In the listing below, a line holding "kinds of logic" and a line holding "after CTS | coef_o[7] | coef_o[7] | 30 | 1" mark the range. Retype both exactly, with all lines between them.

Start of Provided records

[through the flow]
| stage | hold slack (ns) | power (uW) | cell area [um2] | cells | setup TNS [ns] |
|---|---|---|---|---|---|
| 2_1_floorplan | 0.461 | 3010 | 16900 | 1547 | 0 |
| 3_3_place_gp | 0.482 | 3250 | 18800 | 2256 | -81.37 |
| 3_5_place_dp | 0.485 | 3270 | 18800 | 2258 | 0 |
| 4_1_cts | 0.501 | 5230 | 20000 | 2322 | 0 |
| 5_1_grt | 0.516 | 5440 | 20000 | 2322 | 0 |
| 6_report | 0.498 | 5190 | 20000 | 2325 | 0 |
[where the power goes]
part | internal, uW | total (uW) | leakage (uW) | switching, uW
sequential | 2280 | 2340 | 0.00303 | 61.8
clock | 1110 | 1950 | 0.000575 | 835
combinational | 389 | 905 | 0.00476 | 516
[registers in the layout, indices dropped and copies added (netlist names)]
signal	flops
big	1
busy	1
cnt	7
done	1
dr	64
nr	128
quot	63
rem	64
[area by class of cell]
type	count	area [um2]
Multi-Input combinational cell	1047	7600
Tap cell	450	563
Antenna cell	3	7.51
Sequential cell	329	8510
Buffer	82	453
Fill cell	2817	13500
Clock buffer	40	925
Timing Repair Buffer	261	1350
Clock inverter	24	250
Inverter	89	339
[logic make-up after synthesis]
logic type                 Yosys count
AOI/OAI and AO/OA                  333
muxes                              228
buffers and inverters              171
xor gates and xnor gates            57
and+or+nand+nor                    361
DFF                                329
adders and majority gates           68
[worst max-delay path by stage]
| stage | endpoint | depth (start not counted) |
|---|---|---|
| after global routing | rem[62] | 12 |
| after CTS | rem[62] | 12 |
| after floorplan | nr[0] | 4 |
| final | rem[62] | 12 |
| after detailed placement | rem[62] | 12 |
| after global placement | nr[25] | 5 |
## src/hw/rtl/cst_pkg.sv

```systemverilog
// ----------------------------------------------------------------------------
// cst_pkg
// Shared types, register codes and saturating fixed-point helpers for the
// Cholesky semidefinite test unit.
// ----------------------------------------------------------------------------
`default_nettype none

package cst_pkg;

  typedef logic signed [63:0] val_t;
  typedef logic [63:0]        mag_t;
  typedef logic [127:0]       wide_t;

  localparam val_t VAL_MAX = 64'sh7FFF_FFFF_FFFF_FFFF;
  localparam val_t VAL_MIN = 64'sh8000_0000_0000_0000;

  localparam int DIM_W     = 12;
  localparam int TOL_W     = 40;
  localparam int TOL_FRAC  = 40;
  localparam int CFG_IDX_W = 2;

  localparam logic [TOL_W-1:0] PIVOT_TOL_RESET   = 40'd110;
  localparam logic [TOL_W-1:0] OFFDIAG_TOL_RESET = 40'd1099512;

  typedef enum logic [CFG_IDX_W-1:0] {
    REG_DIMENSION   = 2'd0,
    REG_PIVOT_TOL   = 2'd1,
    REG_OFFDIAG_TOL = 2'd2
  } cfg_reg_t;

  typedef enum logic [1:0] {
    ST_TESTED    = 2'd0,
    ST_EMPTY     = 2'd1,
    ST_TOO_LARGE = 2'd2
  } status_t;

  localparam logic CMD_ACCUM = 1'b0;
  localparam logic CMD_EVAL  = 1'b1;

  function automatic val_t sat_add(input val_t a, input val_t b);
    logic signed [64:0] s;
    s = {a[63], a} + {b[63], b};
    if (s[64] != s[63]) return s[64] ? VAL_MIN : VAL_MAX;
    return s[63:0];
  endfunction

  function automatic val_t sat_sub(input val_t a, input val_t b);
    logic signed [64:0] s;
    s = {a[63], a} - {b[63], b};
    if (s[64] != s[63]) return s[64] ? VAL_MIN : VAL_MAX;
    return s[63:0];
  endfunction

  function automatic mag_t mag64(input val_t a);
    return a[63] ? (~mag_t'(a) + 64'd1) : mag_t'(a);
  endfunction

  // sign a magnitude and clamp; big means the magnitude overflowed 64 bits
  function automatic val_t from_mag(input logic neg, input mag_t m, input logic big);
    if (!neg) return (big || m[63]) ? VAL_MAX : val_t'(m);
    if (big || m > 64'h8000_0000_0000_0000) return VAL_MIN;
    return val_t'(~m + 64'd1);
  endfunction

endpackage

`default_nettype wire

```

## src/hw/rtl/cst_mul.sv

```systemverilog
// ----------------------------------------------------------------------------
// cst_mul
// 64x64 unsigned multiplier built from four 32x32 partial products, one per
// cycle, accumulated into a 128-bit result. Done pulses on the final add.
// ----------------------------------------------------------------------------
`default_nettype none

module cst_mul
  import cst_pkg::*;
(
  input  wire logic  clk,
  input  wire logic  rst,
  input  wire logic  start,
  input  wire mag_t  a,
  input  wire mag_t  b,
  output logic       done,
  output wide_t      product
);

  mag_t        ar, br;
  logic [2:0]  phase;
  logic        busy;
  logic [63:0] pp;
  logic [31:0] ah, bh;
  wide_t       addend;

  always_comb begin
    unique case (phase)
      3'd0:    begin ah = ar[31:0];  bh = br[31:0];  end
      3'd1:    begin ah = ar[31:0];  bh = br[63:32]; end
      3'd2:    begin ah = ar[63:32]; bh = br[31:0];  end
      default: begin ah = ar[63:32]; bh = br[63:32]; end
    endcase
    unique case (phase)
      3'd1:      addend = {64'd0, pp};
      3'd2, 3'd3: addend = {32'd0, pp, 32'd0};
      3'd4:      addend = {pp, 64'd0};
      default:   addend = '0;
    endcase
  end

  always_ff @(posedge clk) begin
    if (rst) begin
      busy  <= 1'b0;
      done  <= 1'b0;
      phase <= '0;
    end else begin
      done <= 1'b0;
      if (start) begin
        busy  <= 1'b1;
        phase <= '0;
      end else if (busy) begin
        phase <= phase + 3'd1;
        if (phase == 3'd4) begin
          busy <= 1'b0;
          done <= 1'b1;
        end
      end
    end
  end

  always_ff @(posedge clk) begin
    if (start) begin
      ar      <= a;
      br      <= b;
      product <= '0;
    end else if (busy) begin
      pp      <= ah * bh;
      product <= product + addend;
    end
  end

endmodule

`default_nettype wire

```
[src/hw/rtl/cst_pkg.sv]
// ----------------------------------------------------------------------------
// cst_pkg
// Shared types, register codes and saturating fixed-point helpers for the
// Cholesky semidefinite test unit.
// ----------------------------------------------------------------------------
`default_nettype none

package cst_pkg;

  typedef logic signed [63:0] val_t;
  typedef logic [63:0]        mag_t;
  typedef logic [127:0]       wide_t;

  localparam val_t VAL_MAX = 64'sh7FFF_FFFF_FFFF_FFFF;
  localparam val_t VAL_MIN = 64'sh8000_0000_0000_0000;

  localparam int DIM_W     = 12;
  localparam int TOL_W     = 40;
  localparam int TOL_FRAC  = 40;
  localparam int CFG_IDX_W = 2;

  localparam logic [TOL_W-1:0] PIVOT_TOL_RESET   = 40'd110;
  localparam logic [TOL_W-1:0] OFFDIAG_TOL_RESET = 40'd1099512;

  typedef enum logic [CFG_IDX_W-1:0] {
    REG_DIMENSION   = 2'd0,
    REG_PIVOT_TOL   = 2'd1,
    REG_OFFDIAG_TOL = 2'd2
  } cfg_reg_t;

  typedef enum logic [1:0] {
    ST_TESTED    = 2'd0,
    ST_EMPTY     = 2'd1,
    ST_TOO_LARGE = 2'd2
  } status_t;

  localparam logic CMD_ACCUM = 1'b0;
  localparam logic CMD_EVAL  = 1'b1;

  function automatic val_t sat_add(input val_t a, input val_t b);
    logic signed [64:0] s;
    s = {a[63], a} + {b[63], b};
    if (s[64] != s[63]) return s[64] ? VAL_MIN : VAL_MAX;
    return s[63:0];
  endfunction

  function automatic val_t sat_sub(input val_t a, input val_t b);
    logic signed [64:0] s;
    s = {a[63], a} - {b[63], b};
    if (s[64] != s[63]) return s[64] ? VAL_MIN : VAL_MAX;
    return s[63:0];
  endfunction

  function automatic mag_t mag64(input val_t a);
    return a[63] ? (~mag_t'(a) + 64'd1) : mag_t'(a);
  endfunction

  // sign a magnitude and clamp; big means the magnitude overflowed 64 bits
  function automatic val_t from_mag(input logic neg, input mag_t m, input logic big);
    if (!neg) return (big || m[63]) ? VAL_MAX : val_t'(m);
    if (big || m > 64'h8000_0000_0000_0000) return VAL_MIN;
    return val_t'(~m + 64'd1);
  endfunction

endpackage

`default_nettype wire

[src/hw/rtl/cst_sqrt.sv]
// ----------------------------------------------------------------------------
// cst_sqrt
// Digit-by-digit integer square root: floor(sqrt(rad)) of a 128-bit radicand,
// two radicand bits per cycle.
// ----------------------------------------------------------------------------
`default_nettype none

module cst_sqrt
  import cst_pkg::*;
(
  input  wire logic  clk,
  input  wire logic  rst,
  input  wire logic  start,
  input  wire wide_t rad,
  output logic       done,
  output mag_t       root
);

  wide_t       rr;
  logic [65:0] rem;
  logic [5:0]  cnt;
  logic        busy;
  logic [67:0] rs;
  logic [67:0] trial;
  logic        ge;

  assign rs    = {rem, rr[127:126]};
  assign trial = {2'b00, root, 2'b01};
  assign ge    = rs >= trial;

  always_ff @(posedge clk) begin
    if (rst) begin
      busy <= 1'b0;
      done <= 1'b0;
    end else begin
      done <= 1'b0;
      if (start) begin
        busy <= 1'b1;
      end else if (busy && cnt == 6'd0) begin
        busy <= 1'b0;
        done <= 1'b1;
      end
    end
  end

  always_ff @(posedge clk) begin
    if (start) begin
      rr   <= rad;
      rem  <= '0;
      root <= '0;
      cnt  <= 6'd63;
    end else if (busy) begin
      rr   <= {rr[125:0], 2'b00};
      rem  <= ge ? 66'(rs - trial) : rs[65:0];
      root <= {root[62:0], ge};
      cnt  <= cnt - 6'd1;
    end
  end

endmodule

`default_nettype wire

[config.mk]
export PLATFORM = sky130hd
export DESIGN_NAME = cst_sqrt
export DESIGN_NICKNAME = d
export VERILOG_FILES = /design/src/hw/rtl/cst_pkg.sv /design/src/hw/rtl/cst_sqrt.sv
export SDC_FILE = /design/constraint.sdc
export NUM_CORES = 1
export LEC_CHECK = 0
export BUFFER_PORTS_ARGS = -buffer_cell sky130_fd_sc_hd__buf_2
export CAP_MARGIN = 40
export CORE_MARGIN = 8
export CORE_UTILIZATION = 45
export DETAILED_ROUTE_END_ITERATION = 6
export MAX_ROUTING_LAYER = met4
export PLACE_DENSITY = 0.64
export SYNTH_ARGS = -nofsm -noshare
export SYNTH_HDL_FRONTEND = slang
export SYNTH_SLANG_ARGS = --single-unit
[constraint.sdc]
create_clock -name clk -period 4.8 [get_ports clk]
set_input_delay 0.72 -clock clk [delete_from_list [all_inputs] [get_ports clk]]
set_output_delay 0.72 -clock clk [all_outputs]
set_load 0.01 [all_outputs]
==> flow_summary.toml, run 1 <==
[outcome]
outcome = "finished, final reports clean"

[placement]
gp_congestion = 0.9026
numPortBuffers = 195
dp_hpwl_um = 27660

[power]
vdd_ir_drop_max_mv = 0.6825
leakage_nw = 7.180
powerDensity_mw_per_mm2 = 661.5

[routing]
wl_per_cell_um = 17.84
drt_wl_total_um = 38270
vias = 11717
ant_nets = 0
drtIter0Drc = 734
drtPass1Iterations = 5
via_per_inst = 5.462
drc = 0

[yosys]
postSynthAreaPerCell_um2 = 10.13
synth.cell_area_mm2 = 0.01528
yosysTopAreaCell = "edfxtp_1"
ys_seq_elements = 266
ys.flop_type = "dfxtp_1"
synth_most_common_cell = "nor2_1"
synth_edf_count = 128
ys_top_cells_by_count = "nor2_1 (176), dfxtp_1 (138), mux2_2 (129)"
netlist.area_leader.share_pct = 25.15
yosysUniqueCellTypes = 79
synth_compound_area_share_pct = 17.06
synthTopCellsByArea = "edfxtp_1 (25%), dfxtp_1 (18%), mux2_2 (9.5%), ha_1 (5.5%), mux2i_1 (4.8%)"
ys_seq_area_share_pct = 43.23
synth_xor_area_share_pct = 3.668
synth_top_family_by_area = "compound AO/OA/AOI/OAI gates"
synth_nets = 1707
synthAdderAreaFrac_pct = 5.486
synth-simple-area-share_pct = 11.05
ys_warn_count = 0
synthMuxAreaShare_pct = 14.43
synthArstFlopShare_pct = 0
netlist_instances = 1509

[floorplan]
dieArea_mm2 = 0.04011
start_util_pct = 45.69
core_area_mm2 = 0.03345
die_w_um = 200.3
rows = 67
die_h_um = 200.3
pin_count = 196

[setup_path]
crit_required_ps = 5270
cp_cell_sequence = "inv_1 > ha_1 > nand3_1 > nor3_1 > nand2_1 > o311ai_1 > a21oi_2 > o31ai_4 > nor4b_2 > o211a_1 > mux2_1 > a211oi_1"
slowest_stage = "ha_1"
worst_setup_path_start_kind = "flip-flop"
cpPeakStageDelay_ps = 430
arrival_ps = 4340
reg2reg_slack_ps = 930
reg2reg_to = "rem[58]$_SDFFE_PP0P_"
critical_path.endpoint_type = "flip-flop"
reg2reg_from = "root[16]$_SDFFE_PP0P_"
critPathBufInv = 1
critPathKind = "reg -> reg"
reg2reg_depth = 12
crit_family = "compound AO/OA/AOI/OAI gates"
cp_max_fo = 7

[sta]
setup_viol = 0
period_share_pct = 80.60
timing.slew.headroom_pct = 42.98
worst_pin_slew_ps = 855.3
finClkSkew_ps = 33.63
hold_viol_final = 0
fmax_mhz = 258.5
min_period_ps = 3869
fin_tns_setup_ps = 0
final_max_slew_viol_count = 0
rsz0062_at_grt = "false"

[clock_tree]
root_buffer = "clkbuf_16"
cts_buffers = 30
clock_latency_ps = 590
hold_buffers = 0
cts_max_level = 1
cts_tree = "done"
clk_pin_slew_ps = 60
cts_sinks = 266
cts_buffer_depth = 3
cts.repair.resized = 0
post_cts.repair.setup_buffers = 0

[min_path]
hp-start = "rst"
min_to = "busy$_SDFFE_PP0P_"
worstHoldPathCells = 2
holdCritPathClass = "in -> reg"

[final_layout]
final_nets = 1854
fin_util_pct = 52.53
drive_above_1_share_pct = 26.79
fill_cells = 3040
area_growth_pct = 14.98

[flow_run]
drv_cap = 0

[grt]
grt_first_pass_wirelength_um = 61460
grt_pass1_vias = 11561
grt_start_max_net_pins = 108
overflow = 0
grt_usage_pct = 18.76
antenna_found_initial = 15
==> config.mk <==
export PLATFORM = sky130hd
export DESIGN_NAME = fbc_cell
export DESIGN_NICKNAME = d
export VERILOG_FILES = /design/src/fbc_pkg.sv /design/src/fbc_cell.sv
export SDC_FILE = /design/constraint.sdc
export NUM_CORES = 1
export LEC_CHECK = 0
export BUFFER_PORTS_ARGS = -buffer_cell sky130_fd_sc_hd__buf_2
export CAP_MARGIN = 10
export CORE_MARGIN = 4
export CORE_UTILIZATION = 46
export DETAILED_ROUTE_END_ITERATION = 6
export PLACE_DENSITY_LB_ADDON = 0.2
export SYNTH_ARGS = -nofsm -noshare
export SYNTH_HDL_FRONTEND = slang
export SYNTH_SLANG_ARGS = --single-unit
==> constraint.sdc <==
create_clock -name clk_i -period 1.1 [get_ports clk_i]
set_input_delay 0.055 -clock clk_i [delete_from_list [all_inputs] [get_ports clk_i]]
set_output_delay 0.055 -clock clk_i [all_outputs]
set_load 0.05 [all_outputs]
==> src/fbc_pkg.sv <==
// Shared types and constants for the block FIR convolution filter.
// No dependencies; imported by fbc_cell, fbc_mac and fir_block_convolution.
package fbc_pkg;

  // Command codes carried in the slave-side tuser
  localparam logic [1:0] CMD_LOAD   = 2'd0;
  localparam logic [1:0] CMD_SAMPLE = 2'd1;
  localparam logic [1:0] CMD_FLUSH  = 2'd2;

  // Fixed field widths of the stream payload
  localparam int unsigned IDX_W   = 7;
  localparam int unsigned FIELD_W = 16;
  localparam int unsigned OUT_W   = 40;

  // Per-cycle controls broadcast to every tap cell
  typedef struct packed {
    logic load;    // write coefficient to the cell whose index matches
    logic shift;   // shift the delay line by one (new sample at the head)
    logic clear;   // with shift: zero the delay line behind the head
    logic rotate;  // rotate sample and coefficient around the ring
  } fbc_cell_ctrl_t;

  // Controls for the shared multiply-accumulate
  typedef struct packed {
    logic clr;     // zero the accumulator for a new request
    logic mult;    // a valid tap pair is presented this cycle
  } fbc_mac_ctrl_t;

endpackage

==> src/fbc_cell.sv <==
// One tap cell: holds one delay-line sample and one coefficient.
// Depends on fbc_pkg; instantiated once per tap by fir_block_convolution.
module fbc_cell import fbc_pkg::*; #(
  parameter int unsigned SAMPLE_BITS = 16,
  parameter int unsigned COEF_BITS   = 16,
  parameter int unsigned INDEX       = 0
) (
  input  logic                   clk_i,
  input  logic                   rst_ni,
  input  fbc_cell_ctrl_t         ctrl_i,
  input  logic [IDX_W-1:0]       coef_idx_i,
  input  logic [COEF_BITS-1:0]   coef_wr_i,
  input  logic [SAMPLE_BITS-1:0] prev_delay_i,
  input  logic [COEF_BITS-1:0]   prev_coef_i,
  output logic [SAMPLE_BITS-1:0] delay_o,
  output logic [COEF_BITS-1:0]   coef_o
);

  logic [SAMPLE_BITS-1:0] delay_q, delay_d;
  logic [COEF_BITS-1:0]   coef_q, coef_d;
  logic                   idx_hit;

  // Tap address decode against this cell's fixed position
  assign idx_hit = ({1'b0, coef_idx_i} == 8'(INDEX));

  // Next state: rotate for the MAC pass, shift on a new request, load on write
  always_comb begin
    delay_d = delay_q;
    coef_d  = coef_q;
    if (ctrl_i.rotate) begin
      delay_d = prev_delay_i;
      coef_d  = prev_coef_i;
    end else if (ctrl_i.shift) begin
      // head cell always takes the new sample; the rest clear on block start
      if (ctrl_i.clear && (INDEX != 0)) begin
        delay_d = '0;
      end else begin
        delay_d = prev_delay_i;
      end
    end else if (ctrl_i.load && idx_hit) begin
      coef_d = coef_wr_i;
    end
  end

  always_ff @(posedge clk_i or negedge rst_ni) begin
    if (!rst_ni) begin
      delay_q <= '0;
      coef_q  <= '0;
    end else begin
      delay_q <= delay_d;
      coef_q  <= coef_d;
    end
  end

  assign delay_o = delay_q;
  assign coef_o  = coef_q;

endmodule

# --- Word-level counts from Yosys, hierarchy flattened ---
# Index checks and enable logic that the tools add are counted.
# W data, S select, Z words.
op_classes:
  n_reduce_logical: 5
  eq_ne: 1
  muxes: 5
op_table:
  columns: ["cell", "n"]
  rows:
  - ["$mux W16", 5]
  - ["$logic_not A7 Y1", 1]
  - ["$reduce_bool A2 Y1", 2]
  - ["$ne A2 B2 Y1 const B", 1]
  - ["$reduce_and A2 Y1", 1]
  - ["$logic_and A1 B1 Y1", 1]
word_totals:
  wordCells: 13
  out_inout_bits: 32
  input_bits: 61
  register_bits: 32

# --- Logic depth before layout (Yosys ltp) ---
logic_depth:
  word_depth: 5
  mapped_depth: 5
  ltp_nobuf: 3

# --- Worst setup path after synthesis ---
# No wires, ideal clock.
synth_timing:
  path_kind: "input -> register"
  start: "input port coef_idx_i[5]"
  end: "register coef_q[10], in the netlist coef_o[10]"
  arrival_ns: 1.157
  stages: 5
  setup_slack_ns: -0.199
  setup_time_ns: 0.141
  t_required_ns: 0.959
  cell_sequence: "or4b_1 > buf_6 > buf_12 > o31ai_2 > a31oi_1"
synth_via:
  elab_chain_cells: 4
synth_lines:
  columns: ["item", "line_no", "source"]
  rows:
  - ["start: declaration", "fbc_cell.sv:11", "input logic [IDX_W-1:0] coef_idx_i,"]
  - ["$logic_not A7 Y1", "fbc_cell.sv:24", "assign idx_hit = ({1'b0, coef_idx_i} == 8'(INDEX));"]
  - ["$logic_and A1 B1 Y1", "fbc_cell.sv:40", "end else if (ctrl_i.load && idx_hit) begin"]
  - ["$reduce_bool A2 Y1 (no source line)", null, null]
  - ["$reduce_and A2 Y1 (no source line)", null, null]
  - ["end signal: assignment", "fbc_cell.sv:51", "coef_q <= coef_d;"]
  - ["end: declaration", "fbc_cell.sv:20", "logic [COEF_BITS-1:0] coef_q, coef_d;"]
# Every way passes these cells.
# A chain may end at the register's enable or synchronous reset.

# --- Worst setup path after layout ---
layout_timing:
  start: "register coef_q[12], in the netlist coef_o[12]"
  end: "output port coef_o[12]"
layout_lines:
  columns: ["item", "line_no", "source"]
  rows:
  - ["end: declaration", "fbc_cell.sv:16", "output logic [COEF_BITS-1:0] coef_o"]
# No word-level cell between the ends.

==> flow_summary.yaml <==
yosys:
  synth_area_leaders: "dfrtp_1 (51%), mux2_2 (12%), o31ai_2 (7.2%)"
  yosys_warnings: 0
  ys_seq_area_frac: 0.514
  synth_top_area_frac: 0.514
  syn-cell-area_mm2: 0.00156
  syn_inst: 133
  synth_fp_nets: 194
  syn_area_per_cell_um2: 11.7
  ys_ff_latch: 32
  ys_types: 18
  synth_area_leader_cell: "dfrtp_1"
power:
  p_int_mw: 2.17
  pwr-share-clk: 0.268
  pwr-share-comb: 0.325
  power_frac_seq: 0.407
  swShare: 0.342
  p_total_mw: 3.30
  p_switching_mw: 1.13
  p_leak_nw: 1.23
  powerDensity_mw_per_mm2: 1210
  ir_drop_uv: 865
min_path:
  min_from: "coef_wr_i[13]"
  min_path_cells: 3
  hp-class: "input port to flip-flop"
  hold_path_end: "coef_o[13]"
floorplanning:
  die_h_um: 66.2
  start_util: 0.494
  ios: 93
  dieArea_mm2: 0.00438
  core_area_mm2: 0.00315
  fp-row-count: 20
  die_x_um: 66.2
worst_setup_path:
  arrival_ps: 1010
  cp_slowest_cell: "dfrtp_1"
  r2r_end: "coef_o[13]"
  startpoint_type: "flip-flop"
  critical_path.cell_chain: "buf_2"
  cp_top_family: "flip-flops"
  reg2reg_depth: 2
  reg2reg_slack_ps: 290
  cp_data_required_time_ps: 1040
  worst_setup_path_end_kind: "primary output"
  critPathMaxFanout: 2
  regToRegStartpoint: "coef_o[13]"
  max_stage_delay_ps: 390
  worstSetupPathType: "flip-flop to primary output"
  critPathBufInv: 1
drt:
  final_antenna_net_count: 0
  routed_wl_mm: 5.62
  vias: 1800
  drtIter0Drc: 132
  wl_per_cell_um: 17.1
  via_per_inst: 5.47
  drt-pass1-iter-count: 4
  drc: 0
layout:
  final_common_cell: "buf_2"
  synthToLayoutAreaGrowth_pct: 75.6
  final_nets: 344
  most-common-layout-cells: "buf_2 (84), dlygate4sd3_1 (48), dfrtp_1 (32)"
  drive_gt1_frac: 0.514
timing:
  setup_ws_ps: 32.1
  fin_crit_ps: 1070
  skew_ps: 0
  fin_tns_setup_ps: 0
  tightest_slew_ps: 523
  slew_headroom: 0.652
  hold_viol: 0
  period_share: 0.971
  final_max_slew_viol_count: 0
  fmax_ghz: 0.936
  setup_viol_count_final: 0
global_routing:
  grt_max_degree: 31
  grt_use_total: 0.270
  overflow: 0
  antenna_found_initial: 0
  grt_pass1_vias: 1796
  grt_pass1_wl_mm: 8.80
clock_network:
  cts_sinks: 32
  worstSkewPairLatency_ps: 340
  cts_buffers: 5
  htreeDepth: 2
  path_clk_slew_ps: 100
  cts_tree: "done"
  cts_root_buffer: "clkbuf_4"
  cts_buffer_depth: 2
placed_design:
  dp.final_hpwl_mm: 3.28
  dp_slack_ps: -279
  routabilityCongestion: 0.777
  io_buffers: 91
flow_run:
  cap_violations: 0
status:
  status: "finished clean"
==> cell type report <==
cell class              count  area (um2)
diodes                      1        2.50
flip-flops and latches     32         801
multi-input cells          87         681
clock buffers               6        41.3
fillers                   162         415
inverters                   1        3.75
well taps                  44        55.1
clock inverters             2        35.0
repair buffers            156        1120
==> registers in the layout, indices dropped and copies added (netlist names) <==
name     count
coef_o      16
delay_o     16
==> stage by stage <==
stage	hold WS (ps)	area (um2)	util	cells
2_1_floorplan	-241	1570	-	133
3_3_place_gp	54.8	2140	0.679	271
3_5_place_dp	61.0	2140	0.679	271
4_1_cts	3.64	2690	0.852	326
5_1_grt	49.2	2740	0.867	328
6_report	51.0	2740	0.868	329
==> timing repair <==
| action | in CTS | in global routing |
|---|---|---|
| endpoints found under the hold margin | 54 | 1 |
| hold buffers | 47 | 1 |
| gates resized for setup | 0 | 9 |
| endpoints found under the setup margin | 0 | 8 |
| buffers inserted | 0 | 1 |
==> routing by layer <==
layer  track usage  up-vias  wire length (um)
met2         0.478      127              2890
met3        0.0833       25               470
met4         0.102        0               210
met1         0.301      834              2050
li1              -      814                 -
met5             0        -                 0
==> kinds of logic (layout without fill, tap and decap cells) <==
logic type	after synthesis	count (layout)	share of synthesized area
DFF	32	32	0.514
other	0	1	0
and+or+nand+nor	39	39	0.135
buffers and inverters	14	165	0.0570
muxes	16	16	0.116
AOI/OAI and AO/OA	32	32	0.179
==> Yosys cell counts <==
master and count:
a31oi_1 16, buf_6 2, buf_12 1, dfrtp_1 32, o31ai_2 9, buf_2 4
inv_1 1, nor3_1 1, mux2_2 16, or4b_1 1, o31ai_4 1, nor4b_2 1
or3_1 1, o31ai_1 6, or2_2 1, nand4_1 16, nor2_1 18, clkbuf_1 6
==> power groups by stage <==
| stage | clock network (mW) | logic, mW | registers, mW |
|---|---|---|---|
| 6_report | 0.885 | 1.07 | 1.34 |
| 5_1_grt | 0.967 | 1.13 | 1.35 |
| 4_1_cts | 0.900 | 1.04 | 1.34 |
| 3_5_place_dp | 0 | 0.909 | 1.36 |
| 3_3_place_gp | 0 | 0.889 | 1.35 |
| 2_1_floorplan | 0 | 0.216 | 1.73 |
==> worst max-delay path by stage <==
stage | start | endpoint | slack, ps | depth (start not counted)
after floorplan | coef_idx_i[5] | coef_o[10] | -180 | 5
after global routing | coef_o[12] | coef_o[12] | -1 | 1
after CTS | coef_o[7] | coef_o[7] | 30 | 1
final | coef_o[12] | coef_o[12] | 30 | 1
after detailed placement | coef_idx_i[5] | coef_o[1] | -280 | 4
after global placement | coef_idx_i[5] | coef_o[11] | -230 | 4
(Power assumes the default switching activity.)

End of Provided records

● **Answer section**
==> kinds of logic (layout without fill, tap and decap cells) <==
logic type	after synthesis	count (layout)	share of synthesized area
DFF	32	32	0.514
other	0	1	0
and+or+nand+nor	39	39	0.135
buffers and inverters	14	165	0.0570
muxes	16	16	0.116
AOI/OAI and AO/OA	32	32	0.179
==> Yosys cell counts <==
master and count:
a31oi_1 16, buf_6 2, buf_12 1, dfrtp_1 32, o31ai_2 9, buf_2 4
inv_1 1, nor3_1 1, mux2_2 16, or4b_1 1, o31ai_4 1, nor4b_2 1
or3_1 1, o31ai_1 6, or2_2 1, nand4_1 16, nor2_1 18, clkbuf_1 6
==> power groups by stage <==
| stage | clock network (mW) | logic, mW | registers, mW |
|---|---|---|---|
| 6_report | 0.885 | 1.07 | 1.34 |
| 5_1_grt | 0.967 | 1.13 | 1.35 |
| 4_1_cts | 0.900 | 1.04 | 1.34 |
| 3_5_place_dp | 0 | 0.909 | 1.36 |
| 3_3_place_gp | 0 | 0.889 | 1.35 |
| 2_1_floorplan | 0 | 0.216 | 1.73 |
==> worst max-delay path by stage <==
stage | start | endpoint | slack, ps | depth (start not counted)
after floorplan | coef_idx_i[5] | coef_o[10] | -180 | 5
after global routing | coef_o[12] | coef_o[12] | -1 | 1
after CTS | coef_o[7] | coef_o[7] | 30 | 1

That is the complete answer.